# TASK PROMPT:
Only one stretch of the data below is wanted: the lines starting at the one with "fin_ws_ps: 130" and ending at the one with "CTS | 1.93 | 0.664 | 2910 | 436", both included, given again exactly.

SUPPLIED RECORDS Start Marker

`src/rtl/pop_mode_sequencer.sv`:
```
`default_nettype none
// ============================================================================
// Module      : pop_mode_sequencer
// Description : Operating-mode controller between the POPtimers block and the
//               output pins. Debounces the raw mode button, cycles through
//               N_MODES operating modes, registers pump/probe/MW/sample/LED
//               pin drives from a per-mode table and gates the ADC trigger
//               with the synchronised MW_invalid flag.
// Config      : `define MODE_DOWN_EN adds an independently debounced
//               mode_down_n button that steps the mode backwards.
// Ports       : clk_2M5        2.5 MHz system clock
//               reset          synchronous, active-high
//               mode_button_n  raw mode-up button, active low, async
//               mode_down_n    raw mode-down button (MODE_DOWN_EN only)
//               laser_tuning   async level, synchronised internally
//               MW_invalid     async level, synchronised internally
//               pop_pump/probe/MW/sample  POP timing, already clk_2M5 domain
//               mode           current operating mode
//               pump_out/probe_out/MW_out/sample_out/LED_out  pin drives
//               ADC_sample     pop_sample gated by MW_invalid
//               reset_timers   POPtimers reset, low while MW_invalid
// Revision    : 1.0 - initial release
// ============================================================================
module pop_mode_sequencer #(
    parameter int N_MODES        = 8,
    parameter int MODE_W         = 3,
    parameter int DEBOUNCE_TICKS = 250,
    parameter int LED_CNT_W      = 21
) (
    input  logic              clk_2M5,
    input  logic              reset,
    input  logic              mode_button_n,
`ifdef MODE_DOWN_EN
    input  logic              mode_down_n,
`endif
    input  logic              laser_tuning,
    input  logic              MW_invalid,
    input  logic              pop_pump,
    input  logic              pop_probe,
    input  logic              pop_MW,
    input  logic              pop_sample,
    output logic [MODE_W-1:0] mode,
    output logic              pump_out,
    output logic              probe_out,
    output logic              MW_out,
    output logic              sample_out,
    output logic              LED_out,
    output logic              ADC_sample,
    output logic              reset_timers
);

    localparam logic [15:0]       c_DB_LAST = 16'(DEBOUNCE_TICKS - 1);
    localparam logic [MODE_W-1:0] c_LAST    = MODE_W'(N_MODES - 1);
    localparam logic [MODE_W-1:0] c_ONE     = MODE_W'(1);

    // ------------------------------------------------------------------
    // Up-button debouncer. Debounced state 1 = released.
    // ------------------------------------------------------------------
    logic        r_up_s1, r_up_s2, r_up_state;
    logic [15:0] r_up_cnt;
    logic        w_up_diff, w_up_done, w_up_press;

    assign w_up_diff  = (r_up_s2 != r_up_state);
    assign w_up_done  = w_up_diff && (r_up_cnt == c_DB_LAST);
    // Only the released->pressed transition counts as an event.
    assign w_up_press = w_up_done && !r_up_s2;

    always_ff @(posedge clk_2M5) begin
        if (reset) begin
            r_up_s1    <= 1'b1;
            r_up_s2    <= 1'b1;
            r_up_state <= 1'b1;
            r_up_cnt   <= 16'd0;
        end else begin
            r_up_s1 <= mode_button_n;
            r_up_s2 <= r_up_s1;
            if (!w_up_diff) begin
                r_up_cnt <= 16'd0;
            end else if (w_up_done) begin
                r_up_state <= r_up_s2;
                r_up_cnt   <= 16'd0;
            end else begin
                r_up_cnt <= r_up_cnt + 16'd1;
            end
        end
    end

    // ------------------------------------------------------------------
    // Optional down-button debouncer, same structure as the up button.
    // ------------------------------------------------------------------
    logic w_dn_press;
`ifdef MODE_DOWN_EN
    logic        r_dn_s1, r_dn_s2, r_dn_state;
    logic [15:0] r_dn_cnt;
    logic        w_dn_diff, w_dn_done;

    assign w_dn_diff  = (r_dn_s2 != r_dn_state);
    assign w_dn_done  = w_dn_diff && (r_dn_cnt == c_DB_LAST);
    assign w_dn_press = w_dn_done && !r_dn_s2;

    always_ff @(posedge clk_2M5) begin
        if (reset) begin
            r_dn_s1    <= 1'b1;
            r_dn_s2    <= 1'b1;
            r_dn_state <= 1'b1;
            r_dn_cnt   <= 16'd0;
        end else begin
            r_dn_s1 <= mode_down_n;
            r_dn_s2 <= r_dn_s1;
            if (!w_dn_diff) begin
                r_dn_cnt <= 16'd0;
            end else if (w_dn_done) begin
                r_dn_state <= r_dn_s2;
                r_dn_cnt   <= 16'd0;
            end else begin
                r_dn_cnt <= r_dn_cnt + 16'd1;
            end
        end
    end
`else
    assign w_dn_press = 1'b0;
`endif

    // ------------------------------------------------------------------
    // Mode register. Simultaneous up and down events cancel out.
    // ------------------------------------------------------------------
    always_ff @(posedge clk_2M5) begin
        if (reset) begin
            mode <= '0;
        end else if (w_up_press && !w_dn_press) begin
            mode <= (mode == c_LAST) ? '0 : mode + c_ONE;
        end else if (w_dn_press && !w_up_press) begin
            mode <= (mode == '0) ? c_LAST : mode - c_ONE;
        end
    end

    // ------------------------------------------------------------------
    // Level synchronisers. These reset to the inactive level so the
    // POPtimers come out of reset running on the first edge.
    // ------------------------------------------------------------------
    logic r_lt_s1, r_lt_s2, r_mw_s1, r_mw_s2;

    always_ff @(posedge clk_2M5) begin
        if (reset) begin
            r_lt_s1 <= 1'b0;
            r_lt_s2 <= 1'b0;
            r_mw_s1 <= 1'b0;
            r_mw_s2 <= 1'b0;
        end else begin
            r_lt_s1 <= laser_tuning;
            r_lt_s2 <= r_lt_s1;
            r_mw_s1 <= MW_invalid;
            r_mw_s2 <= r_mw_s1;
        end
    end

    // ------------------------------------------------------------------
    // Free-running LED blink counter.
    // ------------------------------------------------------------------
    logic [LED_CNT_W-1:0] r_led_cnt;
    logic                 w_slow, w_medium, w_fast;

    always_ff @(posedge clk_2M5) begin
        if (reset) begin
            r_led_cnt <= '0;
        end else begin
            r_led_cnt <= r_led_cnt + LED_CNT_W'(1);
        end
    end

    assign w_slow   = r_led_cnt[LED_CNT_W-1];
    assign w_medium = r_led_cnt[LED_CNT_W-2];
    assign w_fast   = r_led_cnt[LED_CNT_W-4];

    // ------------------------------------------------------------------
    // Per-mode output table.
    // ------------------------------------------------------------------
    logic w_led, w_pump, w_probe, w_mw, w_sample;

    always_comb begin
        w_led    = 1'b0;
        w_pump   = 1'b0;
        w_probe  = 1'b0;
        w_mw     = 1'b0;
        w_sample = 1'b0;
        case (mode)
            MODE_W'(0): begin   // POP with laser-tuning override
                w_led    = r_lt_s2;
                w_pump   = pop_pump & ~r_lt_s2;
                w_probe  = pop_probe | r_lt_s2;
                w_mw     = pop_MW & ~r_lt_s2;
                w_sample = pop_sample;
            end
            MODE_W'(1): begin   // Tune
                w_led    = w_slow;
                w_probe  = 1'b1;
                w_sample = 1'b1;
            end
            MODE_W'(2): begin   // POP
                w_led    = 1'b1;
                w_pump   = pop_pump;
                w_probe  = pop_probe;
                w_mw     = pop_MW;
                w_sample = pop_sample;
            end
            MODE_W'(3): begin   // Dark
                w_led    = w_fast;
                w_sample = 1'b1;
            end
            MODE_W'(4): begin   // Pump calibration
                w_pump   = 1'b1;
            end
            MODE_W'(5): begin   // DR
                w_led    = w_slow & w_fast;
                w_probe  = 1'b1;
                w_mw     = 1'b1;
                w_sample = 1'b1;
            end
            MODE_W'(6): begin   // Pulsed MW
                w_led    = w_slow | w_fast;
                w_probe  = 1'b1;
                w_mw     = w_slow;
                w_sample = 1'b1;
            end
            MODE_W'(7): begin   // POP bypass
                w_led    = w_slow & w_medium & w_fast;
                w_pump   = pop_pump;
                w_probe  = pop_probe;
                w_mw     = pop_MW;
                w_sample = 1'b1;
            end
            default: ;
        endcase
    end

    always_ff @(posedge clk_2M5) begin
        if (reset) begin
            pump_out     <= 1'b0;
            probe_out    <= 1'b0;
            MW_out       <= 1'b0;
            sample_out   <= 1'b0;
            LED_out      <= 1'b0;
            ADC_sample   <= 1'b0;
            reset_timers <= 1'b0;
        end else begin
            pump_out     <= w_pump;
            probe_out    <= w_probe;
            MW_out       <= w_mw;
            sample_out   <= w_sample;
            LED_out      <= w_led;
            ADC_sample   <= pop_sample & ~r_mw_s2;
            reset_timers <= ~r_mw_s2;
        end
    end

endmodule
`default_nettype wire

```
`config.mk`:
```
export PLATFORM = sky130hd
export DESIGN_NAME = pop_mode_sequencer
export DESIGN_NICKNAME = d
export VERILOG_FILES = /design/src/rtl/pop_mode_sequencer.sv
export SDC_FILE = /design/constraint.sdc
export NUM_CORES = 1
export LEC_CHECK = 0
export ABC_AREA = 1
export CORE_ASPECT_RATIO = 1.1
export CORE_MARGIN = 2
export CORE_UTILIZATION = 55
export DETAILED_ROUTE_END_ITERATION = 10
export HOLD_SLACK_MARGIN = 0.05
export PLACE_DENSITY = 0.76
export SETUP_SLACK_MARGIN = 0.02
export SYNTH_ARGS = -nofsm -noshare
export SYNTH_HDL_FRONTEND = slang
export SYNTH_SLANG_ARGS = --single-unit
```
`constraint.sdc`:
```
create_clock -name clk_2M5 -period 2 [get_ports clk_2M5]
set_clock_uncertainty 0.15 [all_clocks]
set_input_delay 0.4 -clock clk_2M5 [delete_from_list [all_inputs] [get_ports clk_2M5]]
set_output_delay 0.4 -clock clk_2M5 [all_outputs]
set_load 0.02 [all_outputs]
```
==> impl_metrics.yaml, run 1 <==
run_status:
  outcome: "complete, no violations"
worst_hold_path:
  hp-class: "register to register"
  hold_path.startpoint: "r_lt_s1"
floorplan:
  coreArea_um2: 4550
  die-area_um2: 5200
  start_util: 0.561
  fp-row-count: 26
  io_pins: 19
  die_w_um: 69.0
  die_h_um: 75.5
grt:
  track_usage: 0.205
  grt_max_degree: 25
  grt_antenna_before_repair: 0
  grt_pass1_vias: 1911
  overflow: 0
  grt_pass1_wl_um: 8060
logic_synthesis:
  synth_compound_area_frac: 0.0808
  ys_seq_elements: 54
  ys_warn_count: 0
  synth.avg_cell_area_um2: 7.15
  netlist_instances: 357
  synthMuxAreaShare: 0
  synth_top_area_share: 0.423
  synthAdderAreaFrac: 0.0441
  synth_top_cell_by_area: "dfxtp_1"
  yosys.area_share.simple: 0.340
  syn-cell-area_um2: 2550
  synth_top_family_by_area: "simple AND/OR/NAND/NOR gates"
  syn-num-nets: 375
  yosysSeqAreaShare: 0.423
  ys_types: 28
  synth_area_leaders: "dfxtp_1 (42%), nand2_1 (12%), nor2_1 (11%)"
  synthXorXnorAreaFrac: 0.0377
finish:
  area_growth_pct: 12.8
  final_util: 0.632
  antenna_cells: 0
  regArea_um2: 1080
  multiInputGateArea_um2: 1280
  nets: 397
  fill_cells: 431
  layout-drive-gt1-share: 0.0579
  final_cells: 436
worst_setup_path:
  crit_chain: "clkdlybuf4s50_1"
  critical_path.top_delay_family: "buffers and inverters"
  slowest_delay_ps: 620
  crit_slowest_cell: "clkdlybuf4s50_1"
  timing.rr.start: "r_up_cnt[0]"
  startpoint: "mode[1]"
  critPathCaptureType: "output pin"
  cp_max_fo: 4
  criticalPathCategory: "register to output pin"
  crit_required_ps: 1450
  cp-start-kind: "register"
  arrival_ps: 1320
  critPathBufInv: 1
clock_network:
  clock_latency_ps: 310
  cts.sinks: 54
  h-tree-depth: 2
  cts_tree: "yes"
  cts_buffers: 5
  cts_hold_buf: 0
  clock_path_buffers: 2
  cts.clk_slew.worst_paths_ps: 90
  cts-root-buf: "clkbuf_8"
sta:
  fin_ws_ps: 133
  rsz0062_at_grt: "no"
  setup_viol: 0
  fin_crit_sh: 0.933
  worst_slew_pin_slew_ps: 536
  setup_tns_ps: 0
  period_needed_ps: 1870
  max_freq_mhz: 536
  final_max_slew_viol_count: 0
  max_slew_margin: 0.640
  hold_viol: 0
detailed_routing:
  route.detailed.drc: 0
  vias: 2161
  drt_pass1_iterations: 4
  detail_route.wl_per_cell_um: 10.7
  final_antenna_net_count: 0
  initialDrtViolationCount: 117
  drt_wl_total_um: 4680
  vias_per_cell: 4.96
placement:
  port_buffers: 18
  dp.cells: 428
  gp_congestion: 0.845
  hpwl_um: 3420
  dp_slack_ps: 273
power_and_ir_drop:
  p_total_mw: 1.81
  seqPwrFrac: 0.610
  p_int_mw: 1.42
  clkPwrFrac: 0.340
  p_leak_nw: 1.11
  power_frac_comb: 0.050
  irDropWorstVdd_mv: 0.356
  swShare: 0.216
  cellPowerDensity_nw_per_um2: 627
  power_switching_mw: 0.390
flow_run:
  cap_violations: 0
==> placed cells by master, fill, tap and decap left out, types with 4 or more instances in the layout <==
master	count
nor3_1	5
clkdlybuf4s50_1	16
a21oi_1	22
nand2_1	79
clkbuf_8	6
nor2_1	72
xor2_1	7
ha_1	9
dfxtp_1	54
inv_1	42
xnor2_1	4
o21ai_0	10
nand3_1	16
nand4_1	8
==> cell usage after synthesis, drive strengths merged <==
| master | instances |
|---|---|
| buf | 2 |
| inv | 42 |
| o21ai | 10 |
| dfxtp | 54 |
| ha | 9 |
| o21a | 2 |
| nand3b | 3 |
| nor3b | 1 |
| o21bai | 2 |
| nand3 | 19 |
| xor2 | 7 |
| xnor2 | 4 |
| nor2 | 77 |
| a211oi | 1 |
| clkbuf | 3 |
| a21oi | 22 |
| a311oi | 1 |
| or2 | 2 |
| nand4 | 8 |
| nor3 | 5 |
| nand2 | 82 |
| and2 | 1 |
==> per-stage QoR <==
step	hold slack, ps	area, um2
after floorplan	238	2550
after global placement	240	2790
after detailed placement	242	2790
after CTS	256	2880
after global routing	284	2880
final	254	2880
==> what timing repair did <==
action                                  CTS  global route
endpoints found under the setup margin    1             1
gates resized for setup                   1             1
buffers inserted                          0             0
cloned                                    0             0
==> registers in the layout, indices dropped and copies added, names as in the netlist <==
| name | cells |
|---|---|
| r_up_s2 | 1 |
| ADC_sample | 1 |
| r_lt_s1 | 1 |
| reset_timers | 1 |
| r_up_state | 1 |
| probe_out | 1 |
| LED_out | 1 |
| r_mw_s1 | 1 |
| r_mw_s2 | 1 |
| r_up_cnt | 16 |
| mode | 3 |
| pump_out | 1 |
| MW_out | 1 |
| r_lt_s2 | 1 |
| sample_out | 1 |
| r_led_cnt | 21 |
| r_up_s1 | 1 |
==> cells by family after synthesis <==
group,after synthesis
DFF,54
xor gates and xnor gates,11
adders and majority gates,9
AOI/OAI and AO/OA,38
buffers and inverters,47
and+or+nand+nor,198
==> metal layers <==
layer  vias up  routed length (um)  track usage  part of all wire
met5         -                   0            0                 0
met2        32                2200        0.358              0.47
met1       951                2250        0.251              0.48
li1       1172                   -            -                 -
met3         6                 154       0.0399             0.033
met4         0                  69       0.0719             0.015
==> area by class of cell <==
cell class / count / area share
clock buffer: 7 / 0.0300
timing repair buffer: 20 / 0.0682
multi-input combinational: 256 / 0.446
sequential: 54 / 0.375
clock inverter: 1 / 0.00174
inverter: 42 / 0.0547
tap: 56 / 0.0243
==> final timing paths <==
kind	depth (start not counted)	slack, ps	to
setup / recovery	1	130	mode[1]
hold / removal	2	250	r_lt_s2
hold reg to reg	2	250	r_lt_s2
setup reg to reg	5	270	r_up_cnt[10]
==> power by group through the flow <==
stage | Clock, mW | Combinational (mW) | Sequential [mW]
floorplan | 0 | 0.0423 | 1.14
CTS | 0.640 | 0.0918 | 1.10
global route | 0.673 | 0.102 | 1.11
detailed placement | 0 | 0.0911 | 1.13
finish | 0.615 | 0.0904 | 1.10
global placement | 0 | 0.0900 | 1.13
Power figures use the tool's default switching activity.
==> run 2, diff against run 1 <==
Settings changed: CORE_MARGIN 2 to not set.
==> impl_metrics.yaml, run 2 (synthesis gave the netlist of run 1 again) <==
clock_network:
  cts.sinks: 54
  postCtsSetupBuffers: 0
  cts_buffers: 5
  cts-root-buf: "clkbuf_8"
  cts.clk_slew.worst_paths_ps: 90
  cts_hold_buf: 0
  clock_path_buffers: 2
  clock_latency_ps: 300
  h-tree-depth: 2
  cts_tree: "yes"
finish:
  largest_reg_flops: 21
  layout_commonest_cell: "nand2_1"
  area_growth_pct: 14.0
  multiInputGateArea_um2: 1280
  nets: 399
  antenna_cells: 0
  fill_cells: 401
  layout-drive-gt1-share: 0.0602
  top_regs: "r_led_cnt (21), r_up_cnt (16), mode (3)"
  layout_common_cells: "nand2_1 (79), nor2_1 (72), dfxtp_1 (54), inv_1 (42), a21oi_1 (22)"
  regArea_um2: 1080
  top_register: "r_led_cnt"
worst_setup_path:
  worst-path-stages: 1
  slowest_delay_ps: 620
  critical_path.top_delay_family: "buffers and inverters"
  crit_chain: "clkdlybuf4s50_1"
  arrival_ps: 1320
  startpoint: "mode[1]"
  cp_max_fo: 4
  criticalPathCategory: "register to output pin"
  critPathCaptureType: "output pin"
  crit_required_ps: 1450
  critPathBufInv: 1
  reg2reg_depth: 6
  crit_slowest_cell: "clkdlybuf4s50_1"
  cp-start-kind: "register"
  timing.rr.start: "r_up_cnt[0]"
detailed_routing:
  route.detailed.drc: 0
  drt_pass1_iterations: 5
  vias: 2205
  final_antenna_net_count: 0
  drt_wl_total_um: 4620
  detail_route.wl_per_cell_um: 10.6
  vias_per_cell: 5.06
  initialDrtViolationCount: 140
power_and_ir_drop:
  cellPowerDensity_nw_per_um2: 656
  irDropWorstVdd_mv: 0.552
  p_leak_nw: 1.14
floorplan:
  start_util: 0.583
  coreArea_um2: 4380
  die_h_um: 73.5
  die_w_um: 67.0
  fp-row-count: 25
  die-area_um2: 4920
  io_pins: 19
grt:
  track_usage: 0.211
  grt_antenna_before_repair: 0
  grt_pass1_wl_um: 7960
  grt_pass1_vias: 1985
  overflow: 0
  grt_max_degree: 17
worst_hold_path:
  whs_path_depth: 2
  hold_path.startpoint: "r_mw_s1"
  hp-class: "register to register"
sta:
  timing.hold.ws_ps: 256
  period_needed_ps: 1870
  worst_slew_pin_slew_ps: 470
  max_freq_mhz: 535
  setup_tns_ps: 0
  setup_viol: 0
  fin_crit_sh: 0.935
  max_slew_margin: 0.684
  hold_viol: 0
  final_max_slew_viol_count: 0
  fin_ws_ps: 130
  rsz0062_at_grt: "no"
placement:
  hpwl_um: 3420
  gp_congestion: 0.831
  dp_slack_ps: 350
  port_buffers: 18
flow_run:
  cap_violations: 0
run_status:
  outcome: "complete, no violations"
[run 2: cell types whose count changed in the layout (fill, tap and decap cells not counted)]
cell and change:
buf_4 +2, bufinv_16 +1, clkbuf_1 +1, clkbuf_8 -1
clkinv_2 -1, dlygate4sd2_1 -1, dlymetal6s2s_1 +1
[run 2: layout make-up]
type | instances | share of cell area
Timing Repair Buffer | 22 | 0.0739
Clock buffer | 7 | 0.0262
Inverter | 42 | 0.0541
Multi-Input combinational cell | 256 | 0.441
Sequential cell | 54 | 0.371
Tap cell | 54 | 0.0232
Clock inverter | 1 | 0.0103
[run 2: metal layers]
layer | share of wire | wire length, um | vias to the layer above | global-route usage
met1 | 0.47 | 2170 | 987 | 0.250
li1 | - | - | 1167 | -
met4 | 0.020 | 90 | 0 | 0.0898
met5 | 0 | 0 | - | 0
met3 | 0.037 | 169 | 10 | 0.0497
met2 | 0.47 | 2180 | 41 | 0.359
[run 2: final timing paths]
| kind | end | slack, ps |
|---|---|---|
| worst max-delay path | mode[1] | 130 |
| worst min-delay path | r_mw_s2 | 260 |
| worst max register to register | r_up_cnt[10] | 330 |
| worst min register to register | r_mw_s2 | 260 |
[run 2: timing repair]
action,4_1_cts,5_1_grt
endpoints found under the setup margin,0,2
gates resized for setup,0,2
endpoints found under the hold margin,0,0
[run 2: power by group]
part / switching [mW] / leakage, nW / total [mW] / internal [mW]
sequential: 0.00866 / 0.439 / 1.10 / 1.09
combinational: 0.0467 / 0.646 / 0.0937 / 0.0470
clock: 0.340 / 0.0524 / 0.715 / 0.375
total: 0.395 / 1.14 / 1.91 / 1.52
[run 2: metrics by stage]
step | power, mW | util | instance area (um2) | cells
global route | 1.98 | 0.665 | 2910 | 436
detailed placement | 1.22 | 0.639 | 2800 | 428
global placement | 1.22 | 0.639 | 2800 | 428
CTS | 1.93 | 0.664 | 2910 | 436
floorplan | 1.18 | - | 2550 | 357
finish | 1.91 | 0.665 | 2910 | 436
==> run 3, diff against run 2 <==
Settings changed: ABC_CLOCK_PERIOD_IN_PS set to 2000.
==> results of run 3 <==
Final layout, timing and power as in run 2 (identical DEF).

SUPPLIED RECORDS End Marker

# ANSWER TO THIS TASK:
  fin_ws_ps: 130
  rsz0062_at_grt: "no"
placement:
  hpwl_um: 3420
  gp_congestion: 0.831
  dp_slack_ps: 350
  port_buffers: 18
flow_run:
  cap_violations: 0
run_status:
  outcome: "complete, no violations"
[run 2: cell types whose count changed in the layout (fill, tap and decap cells not counted)]
cell and change:
buf_4 +2, bufinv_16 +1, clkbuf_1 +1, clkbuf_8 -1
clkinv_2 -1, dlygate4sd2_1 -1, dlymetal6s2s_1 +1
[run 2: layout make-up]
type | instances | share of cell area
Timing Repair Buffer | 22 | 0.0739
Clock buffer | 7 | 0.0262
Inverter | 42 | 0.0541
Multi-Input combinational cell | 256 | 0.441
Sequential cell | 54 | 0.371
Tap cell | 54 | 0.0232
Clock inverter | 1 | 0.0103
[run 2: metal layers]
layer | share of wire | wire length, um | vias to the layer above | global-route usage
met1 | 0.47 | 2170 | 987 | 0.250
li1 | - | - | 1167 | -
met4 | 0.020 | 90 | 0 | 0.0898
met5 | 0 | 0 | - | 0
met3 | 0.037 | 169 | 10 | 0.0497
met2 | 0.47 | 2180 | 41 | 0.359
[run 2: final timing paths]
| kind | end | slack, ps |
|---|---|---|
| worst max-delay path | mode[1] | 130 |
| worst min-delay path | r_mw_s2 | 260 |
| worst max register to register | r_up_cnt[10] | 330 |
| worst min register to register | r_mw_s2 | 260 |
[run 2: timing repair]
action,4_1_cts,5_1_grt
endpoints found under the setup margin,0,2
gates resized for setup,0,2
endpoints found under the hold margin,0,0
[run 2: power by group]
part / switching [mW] / leakage, nW / total [mW] / internal [mW]
sequential: 0.00866 / 0.439 / 1.10 / 1.09
combinational: 0.0467 / 0.646 / 0.0937 / 0.0470
clock: 0.340 / 0.0524 / 0.715 / 0.375
total: 0.395 / 1.14 / 1.91 / 1.52
[run 2: metrics by stage]
step | power, mW | util | instance area (um2) | cells
global route | 1.98 | 0.665 | 2910 | 436
detailed placement | 1.22 | 0.639 | 2800 | 428
global placement | 1.22 | 0.639 | 2800 | 428
CTS | 1.93 | 0.664 | 2910 | 436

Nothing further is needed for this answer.